File: src/rtl/riscv_pkg.sv
`default_nettype none

package riscv_pkg;

  localparam int XLEN_W = 32;

  typedef logic [XLEN_W-1:0] data_t;
  typedef logic [XLEN_W-1:0] pc_t;
  typedef logic [4:0]        reg_idx_t;

  // Major opcodes handled by the integer pipe
  localparam logic [6:0] OPC_OP     = 7'b0110011;
  localparam logic [6:0] OPC_OP_IMM = 7'b0010011;
  localparam logic [6:0] OPC_LUI    = 7'b0110111;
  localparam logic [6:0] OPC_AUIPC  = 7'b0010111;

  localparam logic [6:0] F7_BASE    = 7'b0000000;
  localparam logic [6:0] F7_ALT     = 7'b0100000;  // SUB, SRA
  localparam logic [6:0] F7_MULDIV  = 7'b0000001;

  typedef struct packed {
    logic [6:0] funct7;
    reg_idx_t   rs2;
    reg_idx_t   rs1;
    logic [2:0] funct3;
    reg_idx_t   rd;
    logic [6:0] opcode;
  } r_type_t;

  typedef struct packed {
    logic [19:0] imm;
    reg_idx_t    rd;
    logic [6:0]  opcode;
  } u_type_t;

  typedef union packed {
    r_type_t r;
    u_type_t u;
  } inst_t;

endpackage

`default_nettype wire
File: src/rtl/exec_pkg.sv
`default_nettype none

package exec_pkg;

  localparam int TAG_W      = 4;
  localparam int MUL_UNROLL = 8;   // Multiplier bits per cycle

  // ----------------------------------------------------------------------
  // Operations
  // ----------------------------------------------------------------------
  // MUL to REMU follow funct3 order
  typedef enum logic [4:0] {
    OP_ADD,
    OP_SUB,
    OP_SLL,
    OP_SLT,
    OP_SLTU,
    OP_XOR,
    OP_SRL,
    OP_SRA,
    OP_OR,
    OP_AND,
    OP_LUI,
    OP_AUIPC,
    OP_MUL,
    OP_MULH,
    OP_MULHSU,
    OP_MULHU,
    OP_DIV,
    OP_DIVU,
    OP_REM,
    OP_REMU,
    OP_NOP
  } op_t;

  typedef enum logic [1:0] {
    IMM_NONE,
    IMM_I,     // Sign-extended 12 bits
    IMM_SH     // 5-bit shift amount
  } imm_t;

  // ----------------------------------------------------------------------
  // Buses
  // ----------------------------------------------------------------------
  typedef struct packed {
    logic             valid;
    riscv_pkg::inst_t inst;
    riscv_pkg::pc_t   pc;
    logic [TAG_W-1:0] tag;
  } issue_t;

  typedef struct packed {
    logic                valid;
    riscv_pkg::reg_idx_t rd;
    riscv_pkg::data_t    data;
    logic [TAG_W-1:0]    tag;
  } wb_t;

endpackage

`default_nettype wire

File: src/rtl/alu_pipe.sv
`timescale 1ns/100ps
`default_nettype none

module alu_pipe (
  input  wire logic                i_clk,
  input  wire logic                i_reset_n,
  input  wire exec_pkg::issue_t    i_issue,
  output riscv_pkg::reg_idx_t      o_rs1_addr,
  output riscv_pkg::reg_idx_t      o_rs2_addr,
  input  wire riscv_pkg::data_t    i_rs1_data,
  input  wire riscv_pkg::data_t    i_rs2_data,
  input  wire exec_pkg::wb_t       i_fwd,
  output logic                     o_busy,
  output exec_pkg::wb_t            o_wb
);
  import riscv_pkg::*;
  import exec_pkg::*;

  typedef struct packed {
    op_t  op;
    imm_t imm;
  } pipe_ctrl_t;

  pipe_ctrl_t       w_ex0_ctrl;
  logic             w_ex0_md;

  issue_t           r_ex1_issue;
  pipe_ctrl_t       r_ex1_ctrl;
  logic             r_ex1_md;     // Muldiv on its way, counts as busy

  issue_t           r_ex2_issue;
  pipe_ctrl_t       r_ex2_ctrl;
  logic             r_ex2_md;
  data_t            r_ex2_rs1;
  data_t            r_ex2_rs2;    // Register or immediate
  logic             w_ex2_fwd1;
  logic             w_ex2_fwd2;
  data_t            w_ex2_op1;
  data_t            w_ex2_op2;
  data_t            w_ex2_u_imm;
  data_t            w_ex2_result;
  logic             w_ex2_alu_wr;

  logic             r_ex3_valid;
  reg_idx_t         r_ex3_rd;
  logic [TAG_W-1:0] r_ex3_tag;
  data_t            r_ex3_result;

  logic             w_md_busy;
  wb_t              w_md_wb;

  // ----------------------------------------------------------------------
  // EX0
  // ----------------------------------------------------------------------
  alu_ctrl_decoder u_decoder (
    .i_inst (i_issue.inst),
    .o_op   (w_ex0_ctrl.op),
    .o_imm  (w_ex0_ctrl.imm)
  );

  assign w_ex0_md = i_issue.valid &
                    (w_ex0_ctrl.op inside {OP_MUL, OP_MULH, OP_MULHSU, OP_MULHU,
                                           OP_DIV, OP_DIVU, OP_REM, OP_REMU});

  always_ff @(posedge i_clk, negedge i_reset_n) begin
    if (!i_reset_n) begin
      r_ex1_issue <= '0;
      r_ex1_ctrl  <= '0;
      r_ex1_md    <= 1'b0;
      r_ex2_issue <= '0;
      r_ex2_ctrl  <= '0;
      r_ex2_md    <= 1'b0;
      r_ex3_valid <= 1'b0;
    end else begin
      r_ex1_issue <= i_issue;
      r_ex1_ctrl  <= w_ex0_ctrl;
      r_ex1_md    <= w_ex0_md;
      r_ex2_issue <= r_ex1_issue;
      r_ex2_ctrl  <= r_ex1_ctrl;
      r_ex2_md    <= r_ex1_md;
      r_ex3_valid <= w_ex2_alu_wr;
    end
  end

  // ----------------------------------------------------------------------
  // EX1 register read and operand 2 select
  // ----------------------------------------------------------------------
  assign o_rs1_addr = r_ex1_issue.inst.r.rs1;
  assign o_rs2_addr = r_ex1_issue.inst.r.rs2;

  always_ff @(posedge i_clk) begin
    r_ex2_rs1 <= i_rs1_data;
    case (r_ex1_ctrl.imm)
      IMM_I:   r_ex2_rs2 <= {{(XLEN_W-12){r_ex1_issue.inst.r.funct7[6]}},
                             r_ex1_issue.inst.r.funct7, r_ex1_issue.inst.r.rs2};
      IMM_SH:  r_ex2_rs2 <= {{(XLEN_W-5){1'b0}}, r_ex1_issue.inst.r.rs2};
      default: r_ex2_rs2 <= i_rs2_data;
    endcase
    r_ex3_rd     <= r_ex2_issue.inst.r.rd;
    r_ex3_tag    <= r_ex2_issue.tag;
    r_ex3_result <= w_ex2_result;
  end

  // ----------------------------------------------------------------------
  // EX2 forward and compute
  // ----------------------------------------------------------------------
  assign w_ex2_fwd1 = i_fwd.valid & (i_fwd.rd == r_ex2_issue.inst.r.rs1) &
                      (r_ex2_issue.inst.r.rs1 != '0);
  assign w_ex2_fwd2 = i_fwd.valid & (r_ex2_ctrl.imm == IMM_NONE) &
                      (i_fwd.rd == r_ex2_issue.inst.r.rs2) & (r_ex2_issue.inst.r.rs2 != '0);
  assign w_ex2_op1  = w_ex2_fwd1 ? i_fwd.data : r_ex2_rs1;
  assign w_ex2_op2  = w_ex2_fwd2 ? i_fwd.data : r_ex2_rs2;

  assign w_ex2_u_imm  = {r_ex2_issue.inst.u.imm, 12'h000};
  assign w_ex2_alu_wr = r_ex2_issue.valid & ~r_ex2_md & (r_ex2_ctrl.op != OP_NOP) &
                        (r_ex2_issue.inst.r.rd != '0);

  always_comb begin
    case (r_ex2_ctrl.op)
      OP_ADD:   w_ex2_result = w_ex2_op1 + w_ex2_op2;
      OP_SUB:   w_ex2_result = w_ex2_op1 - w_ex2_op2;
      OP_SLL:   w_ex2_result = w_ex2_op1 << w_ex2_op2[4:0];
      OP_SLT:   w_ex2_result = {{(XLEN_W-1){1'b0}}, $signed(w_ex2_op1) < $signed(w_ex2_op2)};
      OP_SLTU:  w_ex2_result = {{(XLEN_W-1){1'b0}}, w_ex2_op1 < w_ex2_op2};
      OP_XOR:   w_ex2_result = w_ex2_op1 ^ w_ex2_op2;
      OP_SRL:   w_ex2_result = w_ex2_op1 >> w_ex2_op2[4:0];
      OP_SRA:   w_ex2_result = $signed(w_ex2_op1) >>> w_ex2_op2[4:0];
      OP_OR:    w_ex2_result = w_ex2_op1 | w_ex2_op2;
      OP_AND:   w_ex2_result = w_ex2_op1 & w_ex2_op2;
      OP_LUI:   w_ex2_result = w_ex2_u_imm;
      OP_AUIPC: w_ex2_result = r_ex2_issue.pc + w_ex2_u_imm;
      default:  w_ex2_result = '0;   // Muldiv and NOP
    endcase
  end

  muldiv_unit u_muldiv (
    .i_clk     (i_clk),
    .i_reset_n (i_reset_n),
    .i_valid   (r_ex2_md),
    .i_op      (r_ex2_ctrl.op),
    .i_rd      (r_ex2_issue.inst.r.rd),
    .i_tag     (r_ex2_issue.tag),
    .i_rs1     (w_ex2_op1),
    .i_rs2     (w_ex2_op2),
    .o_busy    (w_md_busy),
    .o_wb      (w_md_wb)
  );

  assign o_busy = w_md_busy | r_ex1_md | r_ex2_md;

  // ----------------------------------------------------------------------
  // EX3 result merge
  // ----------------------------------------------------------------------
  always_comb begin
    if (w_md_wb.valid) begin
      o_wb       = w_md_wb;
      o_wb.valid = (w_md_wb.rd != '0);
    end else begin
      o_wb.valid = r_ex3_valid;
      o_wb.rd    = r_ex3_rd;
      o_wb.data  = r_ex3_result;
      o_wb.tag   = r_ex3_tag;
    end
  end

  a_wb_exclusive: assert property (@(posedge i_clk) disable iff (!i_reset_n)
    !(w_md_wb.valid && r_ex3_valid));

endmodule

`default_nettype wire

File: src/rtl/muldiv_unit.sv
`timescale 1ns/100ps
`default_nettype none

module muldiv_unit (
  input  wire logic                       i_clk,
  input  wire logic                       i_reset_n,
  input  wire logic                       i_valid,
  input  wire exec_pkg::op_t              i_op,
  input  wire riscv_pkg::reg_idx_t        i_rd,
  input  wire logic [exec_pkg::TAG_W-1:0] i_tag,
  input  wire riscv_pkg::data_t           i_rs1,
  input  wire riscv_pkg::data_t           i_rs2,
  output logic                            o_busy,
  output exec_pkg::wb_t                   o_wb
);
  import riscv_pkg::*;
  import exec_pkg::*;

  typedef enum logic [1:0] {ST_IDLE, ST_MUL, ST_DIV, ST_DONE} state_t;

  state_t              r_state;
  logic [4:0]          r_cnt;
  op_t                 r_op;
  reg_idx_t            r_rd;
  logic [TAG_W-1:0]    r_tag;
  logic                r_neg_q;   // Product or quotient negative
  logic                r_neg_r;   // Remainder takes dividend sign
  logic [2*XLEN_W-1:0] r_acc;     // Product, or {remainder, quotient}
  logic [2*XLEN_W-1:0] r_opb;     // Shifted multiplicand, or divisor
  data_t               r_mplier;
  data_t               r_res;

  logic                w_is_mul;
  logic                w_a_neg;
  logic                w_b_neg;
  logic                w_div_zero;
  logic                w_div_ovf;
  logic                w_last;
  data_t               w_a_mag;
  data_t               w_b_mag;
  data_t               w_special;
  logic [2*XLEN_W-1:0] w_part;
  logic [2*XLEN_W-1:0] w_prod;
  logic [2*XLEN_W-1:0] w_prod_fix;
  logic [XLEN_W:0]     w_rem_sh;
  logic [XLEN_W:0]     w_trial;
  data_t               w_rem_next;
  data_t               w_quo_next;

  // ----------------------------------------------------------------------
  // Operand preparation
  // ----------------------------------------------------------------------
  assign w_is_mul   = i_op inside {OP_MUL, OP_MULH, OP_MULHSU, OP_MULHU};
  assign w_a_neg    = (i_op inside {OP_MULH, OP_MULHSU, OP_DIV, OP_REM}) & i_rs1[XLEN_W-1];
  assign w_b_neg    = (i_op inside {OP_MULH, OP_DIV, OP_REM}) & i_rs2[XLEN_W-1];
  assign w_a_mag    = w_a_neg ? -i_rs1 : i_rs1;
  assign w_b_mag    = w_b_neg ? -i_rs2 : i_rs2;
  assign w_div_zero = ~w_is_mul & (i_rs2 == '0);
  assign w_div_ovf  = (i_op inside {OP_DIV, OP_REM}) & (&i_rs2) &
                      (i_rs1 == {1'b1, {(XLEN_W-1){1'b0}}});
  assign w_special  = w_div_zero ? ((i_op inside {OP_DIV, OP_DIVU}) ? '1 : i_rs1) :
                      (i_op == OP_DIV) ? i_rs1 : '0;

  // Shift-and-add over one byte of the multiplier
  always_comb begin
    w_part = '0;
    for (int i = 0; i < MUL_UNROLL; i++) begin
      if (r_mplier[i]) begin
        w_part = w_part + (r_opb << i);
      end
    end
  end
  assign w_prod     = r_acc + w_part;
  assign w_prod_fix = r_neg_q ? -w_prod : w_prod;

  // One restoring step
  assign w_rem_sh   = {r_acc[2*XLEN_W-1:XLEN_W], r_acc[XLEN_W-1]};
  assign w_trial    = w_rem_sh - {1'b0, r_opb[XLEN_W-1:0]};
  assign w_rem_next = w_trial[XLEN_W] ? w_rem_sh[XLEN_W-1:0] : w_trial[XLEN_W-1:0];
  assign w_quo_next = {r_acc[XLEN_W-2:0], ~w_trial[XLEN_W]};

  assign w_last = (r_state == ST_MUL) ? (r_cnt == 5'(XLEN_W / MUL_UNROLL - 1)) :
                                        (r_cnt == 5'(XLEN_W - 1));

  always_ff @(posedge i_clk, negedge i_reset_n) begin
    if (!i_reset_n) begin
      r_state <= ST_IDLE;
      r_cnt   <= '0;
    end else begin
      case (r_state)
        ST_MUL, ST_DIV: begin
          r_cnt <= r_cnt + 5'd1;
          if (w_last) begin
            r_state <= ST_DONE;
          end
        end
        default: begin   // DONE lasts one cycle
          r_cnt <= '0;
          if (!i_valid) begin
            r_state <= ST_IDLE;
          end else if (w_div_zero || w_div_ovf) begin
            r_state <= ST_DONE;
          end else begin
            r_state <= w_is_mul ? ST_MUL : ST_DIV;
          end
        end
      endcase
    end
  end

  always_ff @(posedge i_clk) begin
    if (i_valid && !o_busy) begin
      r_op    <= i_op;
      r_rd    <= i_rd;
      r_tag   <= i_tag;
      r_neg_q <= w_a_neg ^ w_b_neg;
      r_neg_r <= w_a_neg;
      r_res   <= w_special;
      r_acc   <= w_is_mul ? '0 : {{XLEN_W{1'b0}}, w_a_mag};
      r_opb   <= {{XLEN_W{1'b0}}, w_is_mul ? w_a_mag : w_b_mag};
      r_mplier <= w_b_mag;
    end else if (r_state == ST_MUL) begin
      r_acc    <= w_prod;
      r_opb    <= r_opb << MUL_UNROLL;
      r_mplier <= r_mplier >> MUL_UNROLL;
      if (w_last) begin
        r_res <= (r_op == OP_MUL) ? w_prod_fix[XLEN_W-1:0] : w_prod_fix[2*XLEN_W-1:XLEN_W];
      end
    end else if (r_state == ST_DIV) begin
      r_acc <= {w_rem_next, w_quo_next};
      if (w_last) begin
        r_res <= (r_op inside {OP_DIV, OP_DIVU}) ? (r_neg_q ? -w_quo_next : w_quo_next) :
                                                   (r_neg_r ? -w_rem_next : w_rem_next);
      end
    end
  end

  assign o_busy = (r_state == ST_MUL) || (r_state == ST_DIV);

  always_comb begin
    o_wb.valid = (r_state == ST_DONE);
    o_wb.rd    = r_rd;
    o_wb.data  = r_res;
    o_wb.tag   = r_tag;
  end

  // Upstream stall must hold launches off a running operation
  a_no_launch_busy: assert property (@(posedge i_clk) disable iff (!i_reset_n)
    !(i_valid && o_busy));

endmodule

`default_nettype wire

File: src/rtl/alu_ctrl_decoder.sv
`timescale 1ns/100ps
`default_nettype none

module alu_ctrl_decoder (
  input  wire riscv_pkg::inst_t i_inst,
  output exec_pkg::op_t         o_op,
  output exec_pkg::imm_t        o_imm
);
  import riscv_pkg::*;
  import exec_pkg::*;

  logic [6:0] w_f7;
  logic [2:0] w_f3;

  assign w_f7 = i_inst.r.funct7;
  assign w_f3 = i_inst.r.funct3;

  // Shared by OP and OP-IMM
  function automatic op_t base_op(input logic [2:0] f3, input logic alt);
    case (f3)
      3'd0:    return alt ? OP_SUB : OP_ADD;
      3'd1:    return OP_SLL;
      3'd2:    return OP_SLT;
      3'd3:    return OP_SLTU;
      3'd4:    return OP_XOR;
      3'd5:    return alt ? OP_SRA : OP_SRL;
      3'd6:    return OP_OR;
      default: return OP_AND;
    endcase
  endfunction

  always_comb begin
    o_op  = OP_NOP;
    o_imm = IMM_NONE;
    if (i_inst.u.opcode == OPC_LUI) begin
      o_op = OP_LUI;
    end else if (i_inst.u.opcode == OPC_AUIPC) begin
      o_op = OP_AUIPC;
    end else if (i_inst.r.opcode == OPC_OP) begin
      if (w_f7 == F7_BASE) begin
        o_op = base_op(w_f3, 1'b0);
      end else if (w_f7 == F7_ALT && (w_f3 == 3'd0 || w_f3 == 3'd5)) begin
        o_op = base_op(w_f3, 1'b1);
      end else if (w_f7 == F7_MULDIV) begin
        o_op = op_t'(OP_MUL + w_f3);
      end
    end else if (i_inst.r.opcode == OPC_OP_IMM) begin
      if (w_f3 == 3'd1) begin
        if (w_f7 == F7_BASE) begin
          o_op  = OP_SLL;
          o_imm = IMM_SH;
        end
      end else if (w_f3 == 3'd5) begin
        if (w_f7 == F7_BASE || w_f7 == F7_ALT) begin
          o_op  = base_op(w_f3, w_f7 == F7_ALT);
          o_imm = IMM_SH;
        end
      end else begin
        o_op  = base_op(w_f3, 1'b0);   // No SUBI
        o_imm = IMM_I;
      end
    end
  end

endmodule

`default_nettype wire

File: config.mk
export PLATFORM = sky130hd
export DESIGN_NAME = alu_pipe
export DESIGN_NICKNAME = d
export VERILOG_FILES = /design/src/rtl/riscv_pkg.sv /design/src/rtl/exec_pkg.sv /design/src/rtl/alu_pipe.sv /design/src/rtl/muldiv_unit.sv /design/src/rtl/alu_ctrl_decoder.sv
export SDC_FILE = /design/constraint.sdc
export NUM_CORES = 2
export LEC_CHECK = 0
export BUFFER_PORTS_ARGS = -buffer_cell sky130_fd_sc_hd__buf_2
export CAP_MARGIN = 20
export CORE_UTILIZATION = 30
export DETAILED_ROUTE_END_ITERATION = 12
export GPL_TIMING_DRIVEN = 0
export PLACE_DENSITY = 0.47
export SYNTH_ARGS = -nofsm -noshare
export SYNTH_HDL_FRONTEND = slang
export SYNTH_SLANG_ARGS = --single-unit
File: constraint.sdc
create_clock -name i_clk -period 27.5 [get_ports i_clk]
set_clock_uncertainty 0.15 [all_clocks]
set_input_delay 2.75 -clock i_clk [delete_from_list [all_inputs] [get_ports i_clk]]
set_output_delay 2.75 -clock i_clk [all_outputs]
set_load 0.1 [all_outputs]
## Word level (Yosys, flattened, before mapping)

Index checks and enable logic that the tools add are counted.

- Equal/unequal tests: 53
- Magnitude comparators: 2
- Muxes and demuxes: 68
- $add $sub $neg: 19
- Reductions and logical operators: 29
- Shifts and indexed selects: 3
- Bitwise gates (word level): 23
- Div/mod/pow operators: 0
- Multiply operators: 0

Operators by type and width:

| kind | count |
|---|---|
| $mux 64 | 12 |
| $mux 32 | 23 |
| $add 64x64->64 | 8 |
| $pmux 32 s12 | 1 |
| $neg 32->32 | 4 |
| $eq 5x4->1 const B | 13 |
| $add 32x32->32 | 2 |
| $lt 32x32->1 | 2 |
| $neg 64->64 | 1 |
| $pmux 32 s2 | 1 |
| $mux 5 | 12 |
| $pmux 4 s7 | 2 |
| $eq 5x5->1 const B | 10 |
| $mux 42 | 1 |
| $sub 33x32->33 | 1 |
| $and 32x32->32 | 1 |
| $eq 32x32->1 const B | 1 |
| $logic_not 32->1 | 1 |
| $or 32x32->32 | 1 |
| $reduce_and 32->1 | 1 |
| $shl 32x5->32 | 1 |
| $shr 32x5->32 | 1 |
| $sshr 32x5->32 | 1 |
| $sub 32x32->32 | 1 |
| other kinds (38) | 95 |

- RAM bits: 0
- ROM bits: 0
- Bits in latches: 0
- Flip-flop bits (word level): 475
- Logic and storage cells: 229
- Memories: 0
- Output and inout bits: 53

## Longest topological paths before layout

- Depth after elaboration: 22
- Mapped depth: 107
- Mapped depth without buffers: 99

## Modules after synthesis

From an unflattened synthesis, not the netlist that was laid out.

- Cells, all modules: 8848
- Area total of the unflattened synthesis: 66591.4 um^2

By module, submodules not included:

| module | sequential area each (um^2) | cells each | area each (um^2) | times used |
|---|---|---|---|---|
| muldiv_unit | 6100.9 | 6572 | 47917.2 | 1 |
| alu_pipe | 5630.4 | 2214 | 18283.8 | 1 |
| alu_ctrl_decoder | 0.0 | 62 | 390.4 | 1 |

## Least setup slack after synthesis

Ideal clock, no wire load.

- Path kind: reg-to-reg
- From: reg u_muldiv.r_mplier[0]
- To: reg u_muldiv.r_res[31], data pin
- Period minus slack after synthesis: 18.952 ns
- Setup time: 0.272 ns
- Arrival time: 18.530 ns
- Cell stages (with the launch flop): 99
- Path buffers: 7
- Path slack: 8.548 ns
- Path through: edfxtp_1 > clkbuf_1 > clkbuf_1 > clkbuf_1 > clkbuf_1 > clkbuf_1 > nand2_1 > inv_1 > ha_1 > inv_1 > fa_1 > clkbuf_1 > nor3b_1 > o311ai_0 > a311oi_1 > o21ai_0 > a21oi_1 > a21boi_0 > [... 63 more ...] > xor2_1 > mux2_2 > ha_1 > a21oi_1 > inv_1 > a21o_1 > a21oi_1 > nor2_1 > o21ai_0 > nand2b_1 > a2111o_1 > o21ai_0 > xor2_1 > xnor2_1 > xnor3_1 > xnor3_1 > xor2_1 > o221ai_1

- Longest elaborated chain between the ends: 22

RTL lines:

| item | line | RTL |
|---|---|---|
| start: declaration | muldiv_unit.sv:30 | `data_t r_mplier;` |
| start signal: assignment | muldiv_unit.sv:121 | `r_mplier <= w_b_mag;` |
| start signal: assignment | muldiv_unit.sv:125 | `r_mplier <= r_mplier >> MUL_UNROLL;` |
| $mux 64 * | muldiv_unit.sv:68 | `if (r_mplier[i]) begin` |
| $add 64x64->64 | muldiv_unit.sv:69 | `w_part = w_part + (r_opb << i);` |
| $mux 64 * | muldiv_unit.sv:68 |  |
| $add 64x64->64 | muldiv_unit.sv:69 |  |
| $mux 64 * | muldiv_unit.sv:68 |  |
| $add 64x64->64 | muldiv_unit.sv:69 |  |
| $mux 64 * | muldiv_unit.sv:68 |  |
| $add 64x64->64 | muldiv_unit.sv:69 |  |
| [... 6 more ...] | -- |  |
| $mux 64 * | muldiv_unit.sv:68 |  |
| $add 64x64->64 * | muldiv_unit.sv:73 | `assign w_prod = r_acc + w_part;` |
| $neg 64->64 | muldiv_unit.sv:74 | `assign w_prod_fix = r_neg_q ? -w_prod : w_prod;` |
| $mux 64 * | muldiv_unit.sv:74 |  |
| $mux 32 * | muldiv_unit.sv:127 | `r_res <= (r_op == OP_MUL) ? w_prod_fix[XLEN_W-1:0] : w_prod_fix[2*XLEN_W-1:XLEN_W];` |
| $mux 32 * | muldiv_unit.sv:126 | `if (w_last) begin` |
| $mux 32 * | muldiv_unit.sv:122 | `end else if (r_state == ST_MUL) begin` |
| $mux 32 * | muldiv_unit.sv:112 | `if (i_valid && !o_busy) begin` |
| end signal: assignment | muldiv_unit.sv:118 | `r_res <= w_special;` |
| end signal: assignment | muldiv_unit.sv:127 |  |
| end signal: assignment | muldiv_unit.sv:132 | `r_res <= (r_op inside {OP_DIV, OP_DIVU}) ? (r_neg_q ? -w_quo_next : w_quo_next) :` |
| end: declaration | muldiv_unit.sv:31 | `data_t r_res;` |

Mark *: on every way between the ends. The rest lies on a longest branch, timed or not. The select of a mux whose other input is x is not followed.
A chain may end at the register's enable or synchronous reset.

## Worst setup path after layout

- From: reg u_muldiv.r_mplier[0]
- To: reg u_muldiv.r_res[26], data pin

Same word-level chain as after synthesis.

---------------

Find the line with "const B | 1 |" in the material above. Reproduce it and each line after it up to and including the line with "- Path through: edfxtp_1".

**RESPONSE BELOW**
| $eq 32x32->1 const B | 1 |
| $logic_not 32->1 | 1 |
| $or 32x32->32 | 1 |
| $reduce_and 32->1 | 1 |
| $shl 32x5->32 | 1 |
| $shr 32x5->32 | 1 |
| $sshr 32x5->32 | 1 |
| $sub 32x32->32 | 1 |
| other kinds (38) | 95 |

- RAM bits: 0
- ROM bits: 0
- Bits in latches: 0
- Flip-flop bits (word level): 475
- Logic and storage cells: 229
- Memories: 0
- Output and inout bits: 53

## Longest topological paths before layout

- Depth after elaboration: 22
- Mapped depth: 107
- Mapped depth without buffers: 99

## Modules after synthesis

From an unflattened synthesis, not the netlist that was laid out.

- Cells, all modules: 8848
- Area total of the unflattened synthesis: 66591.4 um^2

By module, submodules not included:

| module | sequential area each (um^2) | cells each | area each (um^2) | times used |
|---|---|---|---|---|
| muldiv_unit | 6100.9 | 6572 | 47917.2 | 1 |
| alu_pipe | 5630.4 | 2214 | 18283.8 | 1 |
| alu_ctrl_decoder | 0.0 | 62 | 390.4 | 1 |

## Least setup slack after synthesis

Ideal clock, no wire load.

- Path kind: reg-to-reg
- From: reg u_muldiv.r_mplier[0]
- To: reg u_muldiv.r_res[31], data pin
- Period minus slack after synthesis: 18.952 ns
- Setup time: 0.272 ns
- Arrival time: 18.530 ns
- Cell stages (with the launch flop): 99
- Path buffers: 7
- Path slack: 8.548 ns
- Path through: edfxtp_1 > clkbuf_1 > clkbuf_1 > clkbuf_1 > clkbuf_1 > clkbuf_1 > nand2_1 > inv_1 > ha_1 > inv_1 > fa_1 > clkbuf_1 > nor3b_1 > o311ai_0 > a311oi_1 > o21ai_0 > a21oi_1 > a21boi_0 > [... 63 more ...] > xor2_1 > mux2_2 > ha_1 > a21oi_1 > inv_1 > a21o_1 > a21oi_1 > nor2_1 > o21ai_0 > nand2b_1 > a2111o_1 > o21ai_0 > xor2_1 > xnor2_1 > xnor3_1 > xnor3_1 > xor2_1 > o221ai_1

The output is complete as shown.